The Independent By Clifford Coonan in Beijing Published: 04 July 2007
China's poisoned air rose higher on the political agenda yesterday after reports that it forced the World Bank to censor a study for fear that one of its findings - that 750,000 people die of pollution-related illness each year - might stoke social unrest.
The Chinese capital has also been forced to promise to remove one million cars from the streets next month in an attempt to improve the environment in time for next year's Olympic Games.
Earlier figures conceded that 400,000 people died of pollution-related illness in China each year. However, the Financial Times quoted a World Bank report, produced in co-operation with Chinese government ministries over several years, which found that the number was more like three quarters of a million. These deaths are mainly caused by air pollution in large cities.
The World Bank said the study: Cost of Pollution in China: Economic Estimates of Physical Damages, had yet to be finalised and what had been released was a conference version.
China's environment watchdog Sepa (the State Environment Protection Agency) and the Health Ministry reportedly asked the World Bank to cut the calculations of premature deaths from the report when a draft was finished last year.
Even the unfinished version paints a grim picture, putting the cost of deaths from diarrhoea and cancer caused by polluted water at 66bn yuan (£4.34 bn), corresponding to 66,000 premature deaths a year.
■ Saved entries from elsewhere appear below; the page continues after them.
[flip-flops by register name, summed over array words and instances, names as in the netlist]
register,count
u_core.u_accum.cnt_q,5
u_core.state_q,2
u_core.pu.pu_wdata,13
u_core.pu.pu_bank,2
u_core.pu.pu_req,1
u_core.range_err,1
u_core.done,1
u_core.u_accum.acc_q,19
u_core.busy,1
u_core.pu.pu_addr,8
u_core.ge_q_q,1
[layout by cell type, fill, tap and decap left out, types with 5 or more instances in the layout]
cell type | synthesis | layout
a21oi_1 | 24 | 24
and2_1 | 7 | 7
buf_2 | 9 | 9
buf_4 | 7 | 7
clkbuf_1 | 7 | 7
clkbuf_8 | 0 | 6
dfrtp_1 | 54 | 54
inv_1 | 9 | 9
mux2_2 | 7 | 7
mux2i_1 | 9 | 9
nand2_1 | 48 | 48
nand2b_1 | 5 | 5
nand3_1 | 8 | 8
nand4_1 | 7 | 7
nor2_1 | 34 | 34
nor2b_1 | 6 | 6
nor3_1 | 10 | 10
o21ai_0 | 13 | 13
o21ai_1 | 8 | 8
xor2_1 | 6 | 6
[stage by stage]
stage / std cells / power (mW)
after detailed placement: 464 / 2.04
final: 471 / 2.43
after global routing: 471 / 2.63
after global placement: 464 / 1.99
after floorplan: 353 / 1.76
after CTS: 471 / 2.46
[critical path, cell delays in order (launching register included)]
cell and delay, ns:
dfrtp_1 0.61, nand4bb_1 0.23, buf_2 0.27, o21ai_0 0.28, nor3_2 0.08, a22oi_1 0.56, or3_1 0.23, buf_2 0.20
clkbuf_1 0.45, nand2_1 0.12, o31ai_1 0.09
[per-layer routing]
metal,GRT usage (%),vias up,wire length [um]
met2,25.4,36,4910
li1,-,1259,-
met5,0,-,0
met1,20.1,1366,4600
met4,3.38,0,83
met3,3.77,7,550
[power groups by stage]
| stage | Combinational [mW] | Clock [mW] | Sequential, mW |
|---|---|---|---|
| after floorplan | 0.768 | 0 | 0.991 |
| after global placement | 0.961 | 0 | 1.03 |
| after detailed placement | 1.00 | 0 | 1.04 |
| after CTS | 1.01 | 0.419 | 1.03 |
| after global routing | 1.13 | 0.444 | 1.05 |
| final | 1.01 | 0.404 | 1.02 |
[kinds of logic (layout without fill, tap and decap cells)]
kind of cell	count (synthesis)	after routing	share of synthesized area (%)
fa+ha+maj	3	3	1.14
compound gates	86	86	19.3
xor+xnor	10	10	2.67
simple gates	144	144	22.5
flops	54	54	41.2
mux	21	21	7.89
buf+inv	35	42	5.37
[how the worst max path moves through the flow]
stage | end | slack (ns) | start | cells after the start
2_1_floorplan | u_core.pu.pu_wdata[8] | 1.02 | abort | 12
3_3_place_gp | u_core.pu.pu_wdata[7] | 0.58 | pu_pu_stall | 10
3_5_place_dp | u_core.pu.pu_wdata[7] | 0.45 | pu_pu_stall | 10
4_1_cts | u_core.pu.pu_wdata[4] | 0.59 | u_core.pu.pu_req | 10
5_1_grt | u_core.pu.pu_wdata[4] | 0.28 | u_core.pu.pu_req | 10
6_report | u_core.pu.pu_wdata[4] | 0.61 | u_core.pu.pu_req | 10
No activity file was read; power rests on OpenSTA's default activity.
[src/rtl/mnd_pkg.sv]
// Shared phase type and counter sizing helper for the domino NAND bank.
package mnd_pkg;

    typedef enum logic [1:0] {PH_IDLE, PH_PRE, PH_EVAL} phase_e;

    // Width of a counter that must hold 0..n-1 (at least one bit).
    function automatic int unsigned cnt_width(input int unsigned n);
        return (n <= 1) ? 1 : $clog2(n);
    endfunction

endpackage

[src/rtl/mnd_domino_bank_if.sv]
// Control/data bundle for mnd_domino_bank; slave modport is the bank side.
interface mnd_domino_bank_if #(
    parameter int unsigned CH = 4,
    parameter int unsigned W  = 3
);
    logic            start;
    logic            foot_en;
    logic [CH*W-1:0] a;
    logic            busy;
    logic [CH-1:0]   dyn;
    logic            done;
    logic [CH-1:0]   out;
    logic [CH-1:0]   mono_err;
    logic [CH-1:0]   leak_err;

    modport master (
        output start, foot_en, a,
        input  busy, dyn, done, out, mono_err, leak_err
    );

    modport slave (
        input  start, foot_en, a,
        output busy, dyn, done, out, mono_err, leak_err
    );
endinterface

[src/rtl/mnd_dyn_node.sv]
// One footed dynamic NAND node with monotonicity check.
// MND_KEEPER_EN defined: keeper holds the node, no leak counter is built.
module mnd_dyn_node
    import mnd_pkg::*;
#(
    parameter int unsigned W        = 3,
    parameter int unsigned LEAK_CYC = 8
) (
    input  logic         clk,
    input  logic         rst,
    input  phase_e       phase,
    input  logic         accept,
    input  logic         last_eval,
    input  logic [W-1:0] a,
    input  logic         foot_en,
    output logic         dyn,
    output logic         dyn_eval,
    output logic         mono_err,
    output logic         leak_err
);
    logic         dyn_q;
    logic [W-1:0] a_prev_q;
    logic         mono_q;
    logic         eval;
    logic         discharge;
    logic         fall;
    logic         leak_fire;

    assign eval      = (phase == PH_EVAL);
    assign discharge = eval && dyn_q && (&a) && foot_en;
    assign fall      = eval && ((a_prev_q & ~a) != '0);
    assign dyn_eval  = dyn_q && !discharge && !leak_fire;

`ifdef MND_KEEPER_EN
    assign leak_fire = 1'b0;
    assign leak_err  = 1'b0;
`else
    localparam int unsigned LW = $clog2(LEAK_CYC + 1);
    logic [LW-1:0] leak_cnt_q, leak_cnt_d;
    logic          leak_q;

    // Run length of undischarged EVAL cycles; any other phase restarts it.
    always_comb begin
        leak_cnt_d = '0;
        leak_fire  = 1'b0;
        if (eval && dyn_q && !discharge) begin
            leak_cnt_d = leak_cnt_q + 1'b1;
            leak_fire  = (leak_cnt_d == LW'(LEAK_CYC));
        end
    end

    always_ff @(posedge clk) begin
        if (rst) begin
            leak_cnt_q <= '0;
            leak_q     <= 1'b0;
        end else begin
            leak_cnt_q <= leak_fire ? '0 : leak_cnt_d;
            if (accept) begin
                leak_q <= 1'b0;
            end else if (leak_fire) begin
                leak_q <= 1'b1;
            end
        end
    end

    assign leak_err = leak_q;
`endif

    always_ff @(posedge clk) begin
        if (rst) begin
            dyn_q    <= 1'b1;
            a_prev_q <= '0;
            mono_q   <= 1'b0;
        end else begin
            // The node returns high as soon as evaluation ends.
            dyn_q    <= (eval && !last_eval) ? dyn_eval : 1'b1;
            a_prev_q <= a;
            if (accept) begin
                mono_q <= 1'b0;
            end else if (fall) begin
                mono_q <= 1'b1;
            end
        end
    end

    assign dyn      = dyn_q;
    assign mono_err = mono_q;
endmodule
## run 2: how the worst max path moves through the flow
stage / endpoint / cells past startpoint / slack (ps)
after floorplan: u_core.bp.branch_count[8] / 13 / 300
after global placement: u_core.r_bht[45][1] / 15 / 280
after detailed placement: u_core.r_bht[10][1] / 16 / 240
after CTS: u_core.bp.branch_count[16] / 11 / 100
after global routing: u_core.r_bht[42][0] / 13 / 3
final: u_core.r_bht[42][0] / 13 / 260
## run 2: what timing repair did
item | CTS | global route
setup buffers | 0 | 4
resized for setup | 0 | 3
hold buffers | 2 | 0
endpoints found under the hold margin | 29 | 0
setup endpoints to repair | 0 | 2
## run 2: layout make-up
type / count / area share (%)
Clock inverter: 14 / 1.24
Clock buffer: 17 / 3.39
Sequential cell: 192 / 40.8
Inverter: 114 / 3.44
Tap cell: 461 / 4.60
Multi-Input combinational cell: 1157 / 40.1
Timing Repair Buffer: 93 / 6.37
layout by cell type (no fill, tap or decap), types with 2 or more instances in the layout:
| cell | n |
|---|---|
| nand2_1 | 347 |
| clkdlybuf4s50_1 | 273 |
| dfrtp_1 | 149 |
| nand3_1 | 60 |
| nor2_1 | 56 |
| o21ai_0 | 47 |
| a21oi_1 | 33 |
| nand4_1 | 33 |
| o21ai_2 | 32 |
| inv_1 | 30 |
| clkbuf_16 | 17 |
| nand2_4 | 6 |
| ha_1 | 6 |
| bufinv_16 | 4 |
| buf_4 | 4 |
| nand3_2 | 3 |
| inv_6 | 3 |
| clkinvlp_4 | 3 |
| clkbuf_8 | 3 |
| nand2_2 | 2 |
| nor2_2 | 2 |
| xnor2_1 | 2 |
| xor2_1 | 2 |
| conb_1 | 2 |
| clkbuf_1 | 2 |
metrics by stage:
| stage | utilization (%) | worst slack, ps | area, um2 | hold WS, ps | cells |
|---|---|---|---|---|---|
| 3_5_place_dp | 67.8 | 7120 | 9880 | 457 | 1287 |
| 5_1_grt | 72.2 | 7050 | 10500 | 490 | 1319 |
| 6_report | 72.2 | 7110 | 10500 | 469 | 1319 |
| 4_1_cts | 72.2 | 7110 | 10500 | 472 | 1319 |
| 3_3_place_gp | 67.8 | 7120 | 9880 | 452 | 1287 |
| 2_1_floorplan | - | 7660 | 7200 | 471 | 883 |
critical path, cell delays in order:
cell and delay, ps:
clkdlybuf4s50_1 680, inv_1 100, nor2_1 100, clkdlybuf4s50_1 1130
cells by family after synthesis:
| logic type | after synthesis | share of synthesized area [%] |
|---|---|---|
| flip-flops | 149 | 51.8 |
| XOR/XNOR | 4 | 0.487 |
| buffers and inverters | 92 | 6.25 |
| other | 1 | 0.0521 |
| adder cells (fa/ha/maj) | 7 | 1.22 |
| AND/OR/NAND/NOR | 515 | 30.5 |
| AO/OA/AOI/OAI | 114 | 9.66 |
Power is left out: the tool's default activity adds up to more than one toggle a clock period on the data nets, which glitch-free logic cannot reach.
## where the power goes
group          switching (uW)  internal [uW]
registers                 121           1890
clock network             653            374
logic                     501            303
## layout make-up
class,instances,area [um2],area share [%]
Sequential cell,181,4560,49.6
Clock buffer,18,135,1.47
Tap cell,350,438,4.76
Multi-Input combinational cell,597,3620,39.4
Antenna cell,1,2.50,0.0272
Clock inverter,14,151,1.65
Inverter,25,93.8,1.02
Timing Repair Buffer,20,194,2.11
"This is a joint research project with the government and the findings on the economic costs of pollution are still under review. The final report, due out soon, will be a series of papers arising from all the research on the issue," the bank said in a statement.
Anecdotal evidence bore out the expected full version of the World Bank report, which uses research methodology from the World Health Organisation. As eye-stinging smog shrouded the Chinese capital for another day yesterday despite rain showers in the afternoon, Beijing organisers were trying to make sure the skies are clear for the Olympics. The Games are scheduled to start at 8pm on 8 August 2008. But the city had poor air quality for 15 days last month, the highest June total since 2000, according to the Municipal Bureau of Environmental Protection. City plans to clean up the skies include measures to replace about 50,000 old cars and 10,000 poorly maintained buses by the end of the year as well as to renovate 16,000 coal-burning factories.
The measures were announced by the International Olympic Committee, which has expressed fears about pollution affecting athletes' health. And the efforts seem to be having some effect. "Concerns [over pollution] within the IOC executive board were eased. They have a plan from 7-20 August this year: one million cars will be off the road," the IOC director of communications, Giselle Davies, was reported as saying this week after receiving a progress report.
The World Bank previously reported that 16 of the world's 20 most polluted cities were in China. There were 148 million cars on the road by the end of March. The number is rising by 1,000 a day.